# Step 1 : Importing Libraries
*We need the follolwing libraries to carry on with the workflow*
+  ucimlrepo: for fetching the dataset from UCI Library
+  pandas: for data manipulation and analysis.
+  numpy: for numerical operations.
+  pycaret: for analyzing and comparing the results of different models

In [1]:
from ucimlrepo import fetch_ucirepo
import pandas as pd
import numpy as np
from pycaret.clustering import *
from pycaret.datasets import get_data

# Step 2 : Import the required dataset
*Here, we are importing Obesity dataset.*

In [2]:
estimation_of_obesity_levels_based_on_eating_habits_and_physical_condition = fetch_ucirepo(id=544) 
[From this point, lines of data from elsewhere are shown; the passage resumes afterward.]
**src/lad_pkg.sv**
```systemverilog
// Package: register map, field layout and timing for the LED/ADC/debug bank
package lad_pkg;

    // ********************************************************************
    // Register addresses
    // ********************************************************************
    localparam logic [4:0] LED_CONTROL_ADDR = 5'h0D;
    localparam logic [4:0] ADC_RESULT_ADDR  = 5'h0E;
    localparam logic [4:0] DEBUG_CTRL_ADDR  = 5'h0F;

    // ********************************************************************
    // Field positions
    // ********************************************************************
    localparam int LED_MANUAL_LSB    = 10;
    localparam int LED_MANUAL_MSB    = 13;
    localparam int LED_COUNT_LSB     = 1;
    localparam int LED_COUNT_MSB     = 2;
    localparam int LED_OVERRIDE_BIT  = 0;
    localparam int ADC_RESULT_LSB    = 4;
    localparam int ADC_RESULT_MSB    = 15;
    localparam int ANALOG_CHANNEL_SELECT_LSB     = 1;
    localparam int ANALOG_CHANNEL_SELECT_MSB     = 3;
    localparam int DEBUG_FILTER_BIT  = 15;

    // ********************************************************************
    // Reset values
    // ********************************************************************
    localparam logic [3:0]  MANUAL_RESET   = 4'h0;
    localparam logic [1:0]  COUNT_RESET    = 2'h0;
    localparam logic        OVERRIDE_RESET = 1'b0;
    localparam logic [11:0] RESULT_RESET   = 12'h000;
    localparam logic [2:0]  CHSEL_RESET    = 3'h0;
    localparam logic        FILTER_RESET   = 1'b1;

    // ********************************************************************
    // Lamp count and analog channel codes
    // ********************************************************************
    localparam logic [1:0] LAMPS_TWO   = 2'h0;
    localparam logic [1:0] LAMPS_THREE = 2'h1;
    localparam logic [1:0] LAMPS_ONE   = 2'h2;
    localparam logic [1:0] LAMPS_FOUR  = 2'h3;

    localparam logic [2:0] CH_BATTERY        = 3'h0;
    localparam logic [2:0] CH_CHARGER_INPUT  = 3'h1;
    localparam logic [2:0] CH_LEFT_BUD_SENSE = 3'h2;
    localparam logic [2:0] CH_RIGHT_BUD_SENSE = 3'h3;
    localparam logic [2:0] CH_SHARED_LINE    = 3'h4;
    localparam logic [2:0] CH_CHARGE_CURRENT = 3'h5;
    localparam logic [2:0] CH_INPUT_CURRENT  = 3'h6;
    localparam logic [2:0] CH_ANALOG_GROUND  = 3'h7;

    // ********************************************************************
    // Timing
    // ********************************************************************
    localparam int CLK_PERIOD_NS = 50;
    localparam int FILTER_MIN_NS = 150;
    localparam int FILTER_CYCLES =
        (FILTER_MIN_NS + CLK_PERIOD_NS - 1) / CLK_PERIOD_NS;

    // ********************************************************************
    // Carriers
    // ********************************************************************
    typedef struct packed {
        logic        wr;
        logic        rd;
        logic [4:0]  addr;
        logic [15:0] wdata;
    } lad_reg_req_t;

    typedef struct packed {
        logic        done;
        logic [2:0]  ch;
        logic [11:0] data;
    } lad_adc_sample_t;

endpackage

```
**src/lad_pad_filter.sv**
```systemverilog
// Glitch filter for the I2C and earbud communication pads
`timescale 1ns/1ns
module lad_pad_filter #(
    parameter int PADS   = 4,
    parameter int CYCLES = lad_pkg::FILTER_CYCLES
) (
    // Clock and reset
    input  wire logic            clk_i,
    input  wire logic            rst_n_i,
    // Control
    input  wire logic            enable_i,
    // Pads
    input  wire logic [PADS-1:0] raw_i,
    output logic      [PADS-1:0] clean_o
);
    localparam int CW = $clog2(CYCLES + 1);
    localparam logic [CW-1:0] LAST = CW'(CYCLES - 1);

    genvar g;
    generate
        for (g = 0; g < PADS; g++) begin : g_pad
            logic [CW-1:0] stable_cnt;

            // A level must hold CYCLES samples to pass; a level that returns on the sample after the output flips passes at once
            always_ff @(posedge clk_i or negedge rst_n_i) begin
                if (!rst_n_i) begin
                    stable_cnt <= '0;
                end else if (raw_i[g] == clean_o[g]) begin
                    stable_cnt <= '0;
                end else if (stable_cnt != LAST) begin
                    stable_cnt <= stable_cnt + CW'(1);
                end
            end

            // Idle pads rest high, so reset to one
            always_ff @(posedge clk_i or negedge rst_n_i) begin
                if (!rst_n_i) begin
                    clean_o[g] <= 1'b1;
                end else if (!enable_i) begin
                    clean_o[g] <= raw_i[g];
                end else if (raw_i[g] != clean_o[g] &&
                             stable_cnt == LAST) begin
                    clean_o[g] <= raw_i[g];
                end
            end
        end
    endgenerate
endmodule

```
**src/lad_regs.sv**
```systemverilog
// LED control, ADC result/channel and debug filter register bank
// How it works
// - With the override bit set the lamps follow the host's level bits.
// - With override clear (reset) the hardware display drives the lamps.
// - Bits 13:10 are host levels for lamps four to one, 1 on, reset 0.
// - Bits 2:1 pick lamp count: 00 two, 01 three, 10 one, 11 four.
// - The ADC word carries a read-only 12-bit result in bits 15:4.
// - ADC bits 3:1 select one of eight analog channels.
// - Debug bit 15 enables the pad glitch filter, reset 1; 0 bypasses it.
`timescale 1ns/1ns
module lad_regs #(
    parameter int PADS = 4
) (
    // Clock and reset
    input  wire logic                    clk_i,
    input  wire logic                    nrst_i,
    // Register access
    input  wire logic                    reg_wr_i,
    input  wire logic                    reg_rd_i,
    input  wire logic [4:0]              reg_addr_i,
    input  wire logic [15:0]             reg_wdata_i,
    output logic      [15:0]             reg_rdata_o,
    output logic                         reg_rvalid_o,
    // Lamps
    input  wire logic [3:0]              hw_led_i,
    output logic      [3:0]              led_o,
    output logic      [1:0]              lamp_count_o,
    // Converter
    input  wire logic                    adc_done_i,
    input  wire logic [2:0]              adc_ch_i,
    input  wire logic [11:0]             adc_data_i,
    output logic      [2:0]              analog_channel_select_o,
    // Pads
    input  wire logic [PADS-1:0]         pad_raw_i,
    output logic      [PADS-1:0]         pad_clean_o,
    output logic                         filter_on_o
);
    // ********************************************************************
    // Reset release
    // ********************************************************************
    logic rst_meta;
    logic rst_n;

    always_ff @(posedge clk_i or negedge nrst_i) begin
        if (!nrst_i) begin
            rst_meta <= 1'b0;
            rst_n    <= 1'b0;
        end else begin
            rst_meta <= 1'b1;
            rst_n    <= rst_meta;
        end
    end

    // ********************************************************************
    // Carriers and state
    // ********************************************************************
    lad_pkg::lad_reg_req_t    req;
    lad_pkg::lad_adc_sample_t smp;

    assign req = '{wr: reg_wr_i, rd: reg_rd_i, addr: reg_addr_i,
                   wdata: reg_wdata_i};
    assign smp = '{done: adc_done_i, ch: adc_ch_i, data: adc_data_i};

    logic [3:0]  manual_level;
    logic [1:0]  lamp_count_select;
    logic        host_lamp_override;
    logic [11:0] conversion_result;
    logic [2:0]  analog_channel_select;
    logic        pad_glitch_filter_on;

    function automatic logic hit(input lad_pkg::lad_reg_req_t r,
                                 input logic [4:0] a);
        hit = r.addr == a;
    endfunction

    logic wr_led;
    logic wr_adc;
    logic wr_dbg;

    assign wr_led = req.wr && hit(req, lad_pkg::LED_CONTROL_ADDR);
    assign wr_adc = req.wr && hit(req, lad_pkg::ADC_RESULT_ADDR);
    assign wr_dbg = req.wr && hit(req, lad_pkg::DEBUG_CTRL_ADDR);

    // ********************************************************************
    // LED control register
    // ********************************************************************
    // Reserved bits are dropped on write and read back as zero
    always_ff @(posedge clk_i or negedge rst_n) begin
        if (!rst_n) begin
            manual_level       <= lad_pkg::MANUAL_RESET;
            lamp_count_select  <= lad_pkg::COUNT_RESET;
            host_lamp_override <= lad_pkg::OVERRIDE_RESET;
        end else if (wr_led) begin
            manual_level <= req.wdata[lad_pkg::LED_MANUAL_MSB:
                                      lad_pkg::LED_MANUAL_LSB];
            lamp_count_select <= req.wdata[lad_pkg::LED_COUNT_MSB:
                                           lad_pkg::LED_COUNT_LSB];
            host_lamp_override <= req.wdata[lad_pkg::LED_OVERRIDE_BIT];
        end
    end

    always_ff @(posedge clk_i or negedge rst_n) begin
        if (!rst_n) begin
            led_o        <= 4'h0;
            lamp_count_o <= lad_pkg::COUNT_RESET;
        end else begin
            led_o        <= host_lamp_override ? manual_level
                                               : hw_led_i;
            lamp_count_o <= lamp_count_select;
        end
    end

    // ********************************************************************
    // ADC register
    // ********************************************************************
    always_ff @(posedge clk_i or negedge rst_n) begin
        if (!rst_n) begin
            analog_channel_select <= lad_pkg::CHSEL_RESET;
        end else if (wr_adc) begin
            analog_channel_select <= req.wdata[lad_pkg::ANALOG_CHANNEL_SELECT_MSB:
                                               lad_pkg::ANALOG_CHANNEL_SELECT_LSB];
        end
    end

    // Results for a channel no longer selected are stale and ignored
    always_ff @(posedge clk_i or negedge rst_n) begin
        if (!rst_n) begin
            conversion_result <= lad_pkg::RESULT_RESET;
        end else if (smp.done && smp.ch == analog_channel_select) begin
            conversion_result <= smp.data;
        end
    end

    assign analog_channel_select_o = analog_channel_select;

    // ********************************************************************
    // Debug register and pad filter
    // ********************************************************************
    always_ff @(posedge clk_i or negedge rst_n) begin
        if (!rst_n) begin
            pad_glitch_filter_on <= lad_pkg::FILTER_RESET;
        end else if (wr_dbg) begin
            pad_glitch_filter_on <= req.wdata[lad_pkg::DEBUG_FILTER_BIT];
        end
    end

    assign filter_on_o = pad_glitch_filter_on;

    lad_pad_filter #(
        .PADS   (PADS),
        .CYCLES (lad_pkg::FILTER_CYCLES)
    ) u_filter (
        .clk_i    (clk_i),
        .rst_n_i  (rst_n),
        .enable_i (pad_glitch_filter_on),
        .raw_i    (pad_raw_i),
        .clean_o  (pad_clean_o)
    );

    // ********************************************************************
    // Read path
    // ********************************************************************
    logic [15:0] next_rdata;

    always_comb begin
        next_rdata = 16'h0000;
        if (hit(req, lad_pkg::LED_CONTROL_ADDR)) begin
            next_rdata[lad_pkg::LED_MANUAL_MSB:lad_pkg::LED_MANUAL_LSB] =
                manual_level;
            next_rdata[lad_pkg::LED_COUNT_MSB:lad_pkg::LED_COUNT_LSB] =
                lamp_count_select;
            next_rdata[lad_pkg::LED_OVERRIDE_BIT] = host_lamp_override;
        end else if (hit(req, lad_pkg::ADC_RESULT_ADDR)) begin
            next_rdata[lad_pkg::ADC_RESULT_MSB:lad_pkg::ADC_RESULT_LSB] =
                conversion_result;
            next_rdata[lad_pkg::ANALOG_CHANNEL_SELECT_MSB:lad_pkg::ANALOG_CHANNEL_SELECT_LSB] =
                analog_channel_select;
        end else if (hit(req, lad_pkg::DEBUG_CTRL_ADDR)) begin
            next_rdata[lad_pkg::DEBUG_FILTER_BIT] = pad_glitch_filter_on;
        end
    end

    always_ff @(posedge clk_i or negedge rst_n) begin
        if (!rst_n) begin
            reg_rdata_o  <= 16'h0000;
            reg_rvalid_o <= 1'b0;
        end else begin
            reg_rvalid_o <= req.rd;
            if (req.rd) begin
                reg_rdata_o <= next_rdata;
            end
        end
    end

    // ********************************************************************
    // Checks
    // ********************************************************************
    chk_led_host_drive: assert property (
        @(posedge clk_i) disable iff (!rst_n)
        host_lamp_override |=> led_o == $past(manual_level))
        else $error("lamps do not follow host levels");

    chk_led_hw_drive: assert property (
        @(posedge clk_i) disable iff (!rst_n)
        !host_lamp_override |=> led_o == $past(hw_led_i))
        else $error("lamps do not follow hardware display");

    chk_manual_write: assert property (
        @(posedge clk_i) disable iff (!rst_n)
        wr_led ##1 host_lamp_override |=>
            led_o == $past(reg_wdata_i[13:10], 2))
        else $error("manual level write not seen on lamps");

    chk_count_write: assert property (
        @(posedge clk_i) disable iff (!rst_n)
        wr_led |=> ##1 lamp_count_o == $past(reg_wdata_i[2:1], 2))
        else $error("lamp count not taken");

    chk_result_read: assert property (
        @(posedge clk_i) disable iff (!rst_n)
        reg_rd_i && reg_addr_i == lad_pkg::ADC_RESULT_ADDR |=>
            reg_rvalid_o && reg_rdata_o[0] == 1'b0 &&
            reg_rdata_o[15:4] == $past(conversion_result))
        else $error("adc result read wrong");

    chk_chsel_write: assert property (
        @(posedge clk_i) disable iff (!rst_n)
        wr_adc |=> analog_channel_select_o == $past(reg_wdata_i[3:1]))
        else $error("channel select not taken");

    chk_filter_bypass: assert property (
        @(posedge clk_i) disable iff (!rst_n)
        !filter_on_o |=> pad_clean_o == $past(pad_raw_i))
        else $error("bypassed filter does not pass pads");

    chk_result_match: assert property (
        @(posedge clk_i) disable iff (!rst_n)
        adc_done_i && adc_ch_i == analog_channel_select_o |=>
            conversion_result == $past(adc_data_i))
        else $error("selected channel result not stored");

    chk_result_stale: assert property (
        @(posedge clk_i) disable iff (!rst_n)
        !(adc_done_i && adc_ch_i == analog_channel_select_o) |=>
            $stable(conversion_result))
        else $error("result changed without matching conversion");
endmodule

```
X = estimation_of_obesity_levels_based_on_eating_habits_and_physical_condition.data.features 
y = estimation_of_obesity_levels_based_on_eating_habits_and_physical_condition.data.targets 

*Let's have a look at the metadata of the dataset we have imported. The data contains 17 attributes and 2111 records.*<br>
*It contains target values of:*
+   Insufficient Weight
+   Normal Weight
+   Overweight Level I
+   Overweight Level II
+   Obesity Type I
+   Obesity Type II 
+   Obesity Type III

In [3]:
print(estimation_of_obesity_levels_based_on_eating_habits_and_physical_condition.metadata)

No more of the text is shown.